Set down exactly the lines in the records below that run from the line with "cedar vs. maple: net" to the line with "set qor(cts_made_buffers) 5", inclusive, and nothing more.

Exercise data Start Marker

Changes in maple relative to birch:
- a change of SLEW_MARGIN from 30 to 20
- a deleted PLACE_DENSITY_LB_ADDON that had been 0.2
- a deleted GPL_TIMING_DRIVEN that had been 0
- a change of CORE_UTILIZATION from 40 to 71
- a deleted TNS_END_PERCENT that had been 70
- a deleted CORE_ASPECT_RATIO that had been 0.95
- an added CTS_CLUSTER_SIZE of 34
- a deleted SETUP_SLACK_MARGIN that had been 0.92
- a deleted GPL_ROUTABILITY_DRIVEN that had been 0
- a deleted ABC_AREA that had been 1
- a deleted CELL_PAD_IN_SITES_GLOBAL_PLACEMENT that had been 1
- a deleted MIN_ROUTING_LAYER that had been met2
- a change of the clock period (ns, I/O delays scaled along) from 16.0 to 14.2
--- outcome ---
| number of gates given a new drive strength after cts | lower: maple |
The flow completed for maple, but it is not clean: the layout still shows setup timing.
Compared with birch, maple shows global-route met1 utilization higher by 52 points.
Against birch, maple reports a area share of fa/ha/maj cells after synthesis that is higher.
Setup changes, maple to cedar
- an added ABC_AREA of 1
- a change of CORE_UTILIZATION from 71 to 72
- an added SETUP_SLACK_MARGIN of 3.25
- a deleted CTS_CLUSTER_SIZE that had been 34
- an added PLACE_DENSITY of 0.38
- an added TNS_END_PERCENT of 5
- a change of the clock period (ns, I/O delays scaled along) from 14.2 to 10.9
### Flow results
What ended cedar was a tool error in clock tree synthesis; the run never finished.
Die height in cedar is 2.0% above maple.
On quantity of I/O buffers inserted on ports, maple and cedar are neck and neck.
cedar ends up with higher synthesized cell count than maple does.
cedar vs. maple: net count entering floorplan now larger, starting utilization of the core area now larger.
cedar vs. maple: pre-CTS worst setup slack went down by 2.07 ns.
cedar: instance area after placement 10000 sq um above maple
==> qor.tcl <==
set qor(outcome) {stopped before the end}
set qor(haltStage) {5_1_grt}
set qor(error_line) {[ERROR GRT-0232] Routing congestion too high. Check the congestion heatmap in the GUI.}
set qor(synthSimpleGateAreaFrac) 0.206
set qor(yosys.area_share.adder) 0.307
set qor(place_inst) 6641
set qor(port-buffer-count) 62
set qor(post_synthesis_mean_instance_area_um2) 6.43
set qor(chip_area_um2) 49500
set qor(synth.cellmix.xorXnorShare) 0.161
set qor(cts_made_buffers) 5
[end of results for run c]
--- flow/config.mk ---
export PLATFORM = sky130hd
export DESIGN_NAME = CPU
export DESIGN_NICKNAME = CPU
export VERILOG_FILES = /design/flow/design.v
export SDC_FILE = /design/flow/constraint.sdc
export NUM_CORES = 4
export LEC_CHECK = 0
export CAP_MARGIN = 20
export CELL_PAD_IN_SITES_GLOBAL_PLACEMENT = 0
export CORE_MARGIN = 2
export CORE_UTILIZATION = 62
export CTS_CLUSTER_SIZE = 50
export HOLD_SLACK_MARGIN = -0.1
export MAX_ROUTING_LAYER = met4
export SETUP_SLACK_MARGIN = 0.96
export SLEW_MARGIN = 20
export TNS_END_PERCENT = 5
--- flow/constraint.sdc ---
create_clock -name core_clock -period 6.59 [get_ports {clk}]
set_input_delay 1.3180 -clock core_clock [delete_from_list [all_inputs] [get_ports {clk}]]
set_output_delay 1.3180 -clock core_clock [all_outputs]
set_load 0.01 [all_outputs]
--- flow/design.v ---
module alu(rs1,rs2,alu_control,funct3,funct7,zero,alu_out);
input [31:0] rs1;
input [31:0] rs2;
input [3:0] alu_control;
input [2:0] funct3;
input [6:0] funct7;
output reg zero;             
output reg[31:0] alu_out;
always @(*)begin
	alu_out=0;
	zero=0;
	case(alu_control)
		4'b0000:begin 
			case(funct3)
				0:begin
					if(funct7==7'b0000000)begin 
						alu_out=rs1+rs2;
					end
					else begin 
						alu_out=rs1-rs2;
					end
				end
				1:begin
					alu_out=rs1<<rs2[4:0];
				end
				2:begin
					alu_out=($signed(rs1) < $signed(rs2))?1:0;
				end
				3:begin
					alu_out=(rs1<rs2)?1:0;
				end
				4:begin
					alu_out=rs1^rs2;
				end
				5:begin
					if(funct7==7'b0000000)begin
						alu_out=rs1>>rs2[4:0];
					end
					else begin
						alu_out=$signed(rs1)>>>rs2[4:0];
					end
				end
				6:begin
					alu_out=rs1|rs2;
				end
				default:begin
					alu_out=rs1&rs2;
				end
			endcase
		end
		4'b0001:begin 
			alu_out=rs1+rs2;
		end
		4'b0010:begin 
			case(funct3)
				0:begin
					alu_out=rs1+rs2;
				end
				1:begin
					alu_out=rs1<<rs2[4:0];
				end
				2:begin
					alu_out=($signed(rs1)<$signed(rs2))?1:0;
				end
				3:begin
					alu_out=(rs1<rs2)?1:0;
				end
				4:begin
					alu_out=rs1^rs2;
				end
				5:begin
					if(rs2[11:5]==7'b0000000)begin
						alu_out=rs1>>rs2[4:0];
					end
					else begin
						alu_out=$signed(rs1)>>>rs2[4:0];
					end
				end
				6:begin
					alu_out=rs1|rs2;
				end
				default:begin
					alu_out=rs1&rs2;
				end
			endcase
		end
		4'b0011:begin 
			alu_out=rs1+rs2;
		end
		4'b0100:begin 
			case(funct3)
				0:zero=(rs1==rs2);
				1:zero=(rs1!=rs2);
				4:zero=($signed(rs1)<$signed(rs2));
				5:zero=($signed(rs1)>=$signed(rs2));
				6:zero=(rs1<rs2);
				7:zero=(rs1>=rs2);
				default:zero=0;
			endcase
		end
		4'b0101:begin 
			alu_out=rs2;
		end
		4'b0110:begin 
			alu_out=rs1+rs2;
		end
		default:begin
			alu_out=0;
			zero=0;
		end
	endcase
end
endmodule
module decoder(instr_out,control_signal);
input [31:0] instr_out;
output reg [13:0] control_signal;
always @(*) begin
case (instr_out[6:0])
	7'b0110011:begin 
		control_signal=14'b0000_1100_00_0001;
		end
	7'b0000011:begin 
		control_signal=14'b0001_1110_00_1000;
		end
	7'b0010011:begin 
		control_signal=14'b0010_1100_00_1001;
		end
	7'b0100011:begin 
		control_signal=14'b0011_0101_00_1000;
		end
	7'b1100011:begin 
		control_signal=14'b0100_0100_11_0000;
		end
	7'b0110111:begin 
		control_signal=14'b0101_1111_00_1111;
		end
	7'b1100111:begin 
		control_signal=14'b0110_1011_10_1011;
		end
	7'b0010111:begin 
		control_signal=14'b0111_1100_00_0111;
		end
	7'b1101111:begin 
		control_signal=14'b1000_1000_01_0011;
		end
	default:
		control_signal=14'b0000_0000_00_0000;
endcase
end
endmodule
==> wip/nickel <==
==> flow/design.v <==
`timescale 1ns/1ps
module adder_32bit (
    input wire [31:0] a,
    input wire [31:0] b,
    output wire [31:0] sum
);
    wire [31:0] p, g;
    wire [32:0] c;
    assign c[0] = 1'b0;
    wire [7:0] block_p, block_g;
    wire [8:0] block_c;
    assign block_c[0] = 1'b0;
    assign p = a ^ b;   
    assign g = a & b;   
    assign c[1] = g[0] | (p[0] & c[0]);
    assign c[2] = g[1] | (p[1] & c[1]);
    assign c[3] = g[2] | (p[2] & c[2]);
    assign c[4] = g[3] | (p[3] & c[3]);
    assign block_p[0] = p[0] & p[1] & p[2] & p[3];
    assign block_g[0] = g[3] | (p[3] & g[2]) | (p[3] & p[2] & g[1]) | (p[3] & p[2] & p[1] & g[0]);
    assign c[5] = g[4] | (p[4] & c[4]);
    assign c[6] = g[5] | (p[5] & c[5]);
    assign c[7] = g[6] | (p[6] & c[6]);
    assign c[8] = g[7] | (p[7] & c[7]);
    assign block_p[1] = p[4] & p[5] & p[6] & p[7];
    assign block_g[1] = g[7] | (p[7] & g[6]) | (p[7] & p[6] & g[5]) | (p[7] & p[6] & p[5] & g[4]);
    assign c[9]  = g[8]  | (p[8]  & c[8]);
    assign c[10] = g[9]  | (p[9]  & c[9]);
    assign c[11] = g[10] | (p[10] & c[10]);
    assign c[12] = g[11] | (p[11] & c[11]);
    assign block_p[2] = p[8] & p[9] & p[10] & p[11];
    assign block_g[2] = g[11] | (p[11] & g[10]) | (p[11] & p[10] & g[9]) | (p[11] & p[10] & p[9] & g[8]);
    assign c[13] = g[12] | (p[12] & c[12]);
    assign c[14] = g[13] | (p[13] & c[13]);
    assign c[15] = g[14] | (p[14] & c[14]);
    assign c[16] = g[15] | (p[15] & c[15]);
    assign block_p[3] = p[12] & p[13] & p[14] & p[15];
    assign block_g[3] = g[15] | (p[15] & g[14]) | (p[15] & p[14] & g[13]) | (p[15] & p[14] & p[13] & g[12]);
    assign c[17] = g[16] | (p[16] & c[16]);
    assign c[18] = g[17] | (p[17] & c[17]);
    assign c[19] = g[18] | (p[18] & c[18]);
    assign c[20] = g[19] | (p[19] & c[19]);
    assign block_p[4] = p[16] & p[17] & p[18] & p[19];
    assign block_g[4] = g[19] | (p[19] & g[18]) | (p[19] & p[18] & g[17]) | (p[19] & p[18] & p[17] & g[16]);
    assign c[21] = g[20] | (p[20] & c[20]);
    assign c[22] = g[21] | (p[21] & c[21]);
    assign c[23] = g[22] | (p[22] & c[22]);
    assign c[24] = g[23] | (p[23] & c[23]);
    assign block_p[5] = p[20] & p[21] & p[22] & p[23];
    assign block_g[5] = g[23] | (p[23] & g[22]) | (p[23] & p[22] & g[21]) | (p[23] & p[22] & p[21] & g[20]);
    assign c[25] = g[24] | (p[24] & c[24]);
    assign c[26] = g[25] | (p[25] & c[25]);
    assign c[27] = g[26] | (p[26] & c[26]);
    assign c[28] = g[27] | (p[27] & c[27]);
    assign block_p[6] = p[24] & p[25] & p[26] & p[27];
    assign block_g[6] = g[27] | (p[27] & g[26]) | (p[27] & p[26] & g[25]) | (p[27] & p[26] & p[25] & g[24]);
    assign c[29] = g[28] | (p[28] & c[28]);
    assign c[30] = g[29] | (p[29] & c[29]);
    assign c[31] = g[30] | (p[30] & c[30]);
    assign c[32] = g[31] | (p[31] & c[31]);
    assign block_p[7] = p[28] & p[29] & p[30] & p[31];
    assign block_g[7] = g[31] | (p[31] & g[30]) | (p[31] & p[30] & g[29]) | (p[31] & p[30] & p[29] & g[28]);
    assign block_c[1] = block_g[0] | (block_p[0] & block_c[0]);
    assign block_c[2] = block_g[1] | (block_p[1] & block_c[1]);
    assign block_c[3] = block_g[2] | (block_p[2] & block_c[2]);
    assign block_c[4] = block_g[3] | (block_p[3] & block_c[3]);
    assign block_c[5] = block_g[4] | (block_p[4] & block_c[4]);
    assign block_c[6] = block_g[5] | (block_p[5] & block_c[5]);
    assign block_c[7] = block_g[6] | (block_p[6] & block_c[6]);
    assign block_c[8] = block_g[7] | (block_p[7] & block_c[7]);
    assign sum = p ^ c[31:0];
endmodule
`design/flow/constraint.sdc`:
```
create_clock -name core_clock -period 8.43 [get_ports {i_clk}]
set_input_delay 1.6860 -clock core_clock [delete_from_list [all_inputs] [get_ports {i_clk}]]
set_output_delay 1.6860 -clock core_clock [all_outputs]
set_load 0.01 [all_outputs]
```
`design/flow/config.mk`:
```
export PLATFORM = sky130hd
export DESIGN_NAME = alu
export DESIGN_NICKNAME = alu
export VERILOG_FILES = /design/flow/design.v
export SDC_FILE = /design/flow/constraint.sdc
export NUM_CORES = 4
export LEC_CHECK = 0
export CAP_MARGIN = 25
export CORE_ASPECT_RATIO = 0.65
export CORE_MARGIN = 2
export CORE_UTILIZATION = 37
export GPL_ROUTABILITY_DRIVEN = 1
export PLACE_DENSITY = 0.84
export SETUP_SLACK_MARGIN = -0.54
export SLEW_MARGIN = 20
export TNS_END_PERCENT = 5
```
`design/flow/run.sh`:
```
#!/bin/bash
# the make line also repeats each setting of config.mk as NAME=value (left out here)
make -C /OpenROAD-flow-scripts/flow DESIGN_CONFIG=/design/flow/config.mk WORK_HOME=/design/flow/orfs CLKGATE_MAP_FILE= finish
```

Exercise data End Marker

> **Answer area**:
cedar vs. maple: net count entering floorplan now larger, starting utilization of the core area now larger.
cedar vs. maple: pre-CTS worst setup slack went down by 2.07 ns.
cedar: instance area after placement 10000 sq um above maple
==> qor.tcl <==
set qor(outcome) {stopped before the end}
set qor(haltStage) {5_1_grt}
set qor(error_line) {[ERROR GRT-0232] Routing congestion too high. Check the congestion heatmap in the GUI.}
set qor(synthSimpleGateAreaFrac) 0.206
set qor(yosys.area_share.adder) 0.307
set qor(place_inst) 6641
set qor(port-buffer-count) 62
set qor(post_synthesis_mean_instance_area_um2) 6.43
set qor(chip_area_um2) 49500
set qor(synth.cellmix.xorXnorShare) 0.161
set qor(cts_made_buffers) 5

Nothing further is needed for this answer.